Stored data
----------

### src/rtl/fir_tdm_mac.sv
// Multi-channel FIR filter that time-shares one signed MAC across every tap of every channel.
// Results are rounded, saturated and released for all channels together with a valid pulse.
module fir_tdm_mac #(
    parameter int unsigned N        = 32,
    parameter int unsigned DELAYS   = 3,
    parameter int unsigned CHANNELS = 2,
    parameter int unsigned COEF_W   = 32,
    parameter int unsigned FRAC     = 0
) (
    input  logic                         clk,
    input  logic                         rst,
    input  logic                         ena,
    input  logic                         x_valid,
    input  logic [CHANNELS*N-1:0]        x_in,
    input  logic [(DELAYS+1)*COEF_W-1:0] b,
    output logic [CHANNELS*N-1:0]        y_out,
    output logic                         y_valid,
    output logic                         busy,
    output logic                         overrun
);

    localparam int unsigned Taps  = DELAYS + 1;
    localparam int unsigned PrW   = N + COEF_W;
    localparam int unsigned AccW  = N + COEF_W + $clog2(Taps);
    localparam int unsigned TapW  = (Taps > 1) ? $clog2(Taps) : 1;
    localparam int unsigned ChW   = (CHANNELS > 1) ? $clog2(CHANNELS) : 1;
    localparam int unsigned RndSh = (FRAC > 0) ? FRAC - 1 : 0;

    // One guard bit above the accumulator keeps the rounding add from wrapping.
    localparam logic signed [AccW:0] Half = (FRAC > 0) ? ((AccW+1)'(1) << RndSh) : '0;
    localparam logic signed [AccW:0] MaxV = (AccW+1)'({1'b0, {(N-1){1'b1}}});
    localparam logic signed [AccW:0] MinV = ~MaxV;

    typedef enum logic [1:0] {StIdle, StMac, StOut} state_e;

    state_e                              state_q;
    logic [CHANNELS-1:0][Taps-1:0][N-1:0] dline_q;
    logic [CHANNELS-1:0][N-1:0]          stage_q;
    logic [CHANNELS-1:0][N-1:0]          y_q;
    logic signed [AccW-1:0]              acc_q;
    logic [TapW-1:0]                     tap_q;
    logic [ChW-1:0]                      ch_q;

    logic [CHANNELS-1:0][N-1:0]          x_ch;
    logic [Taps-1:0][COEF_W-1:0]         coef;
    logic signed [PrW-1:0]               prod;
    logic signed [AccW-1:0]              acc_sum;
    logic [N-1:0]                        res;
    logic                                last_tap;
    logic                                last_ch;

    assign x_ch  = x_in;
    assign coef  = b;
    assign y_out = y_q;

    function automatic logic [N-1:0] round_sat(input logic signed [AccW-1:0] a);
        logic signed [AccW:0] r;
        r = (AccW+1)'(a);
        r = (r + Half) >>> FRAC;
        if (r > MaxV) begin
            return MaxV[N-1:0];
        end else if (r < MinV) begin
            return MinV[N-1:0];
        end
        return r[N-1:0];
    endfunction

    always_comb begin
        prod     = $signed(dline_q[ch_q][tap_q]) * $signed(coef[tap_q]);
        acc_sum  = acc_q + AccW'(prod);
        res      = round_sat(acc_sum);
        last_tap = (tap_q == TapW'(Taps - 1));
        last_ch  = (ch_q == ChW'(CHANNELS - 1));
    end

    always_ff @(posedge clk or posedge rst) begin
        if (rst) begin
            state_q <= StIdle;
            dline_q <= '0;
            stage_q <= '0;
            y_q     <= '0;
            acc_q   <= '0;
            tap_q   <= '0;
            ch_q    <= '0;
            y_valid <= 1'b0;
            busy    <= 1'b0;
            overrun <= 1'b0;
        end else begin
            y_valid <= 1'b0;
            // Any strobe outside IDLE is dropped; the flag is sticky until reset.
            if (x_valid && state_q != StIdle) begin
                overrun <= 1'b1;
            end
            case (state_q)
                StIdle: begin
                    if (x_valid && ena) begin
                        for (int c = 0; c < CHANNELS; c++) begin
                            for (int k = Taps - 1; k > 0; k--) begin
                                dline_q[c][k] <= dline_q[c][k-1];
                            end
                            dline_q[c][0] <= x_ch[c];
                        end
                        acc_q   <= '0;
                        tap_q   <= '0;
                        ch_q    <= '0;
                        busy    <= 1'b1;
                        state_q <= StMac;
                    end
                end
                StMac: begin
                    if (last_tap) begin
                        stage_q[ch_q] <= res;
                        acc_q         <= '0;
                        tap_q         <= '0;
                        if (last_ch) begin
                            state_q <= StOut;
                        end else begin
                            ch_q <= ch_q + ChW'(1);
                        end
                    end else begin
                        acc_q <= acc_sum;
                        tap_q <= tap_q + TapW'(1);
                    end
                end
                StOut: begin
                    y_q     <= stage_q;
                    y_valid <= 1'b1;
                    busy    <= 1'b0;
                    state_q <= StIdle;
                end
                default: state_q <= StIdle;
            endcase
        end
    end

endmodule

----------

(YOUR TASK) Starting at the line with "StOut: begin", copy every line up to and including the last one in the entries above.

(SOLUTION BELOW)
                StOut: begin
                    y_q     <= stage_q;
                    y_valid <= 1'b1;
                    busy    <= 1'b0;
                    state_q <= StIdle;
                end
                default: state_q <= StIdle;
            endcase
        end
    end

endmodule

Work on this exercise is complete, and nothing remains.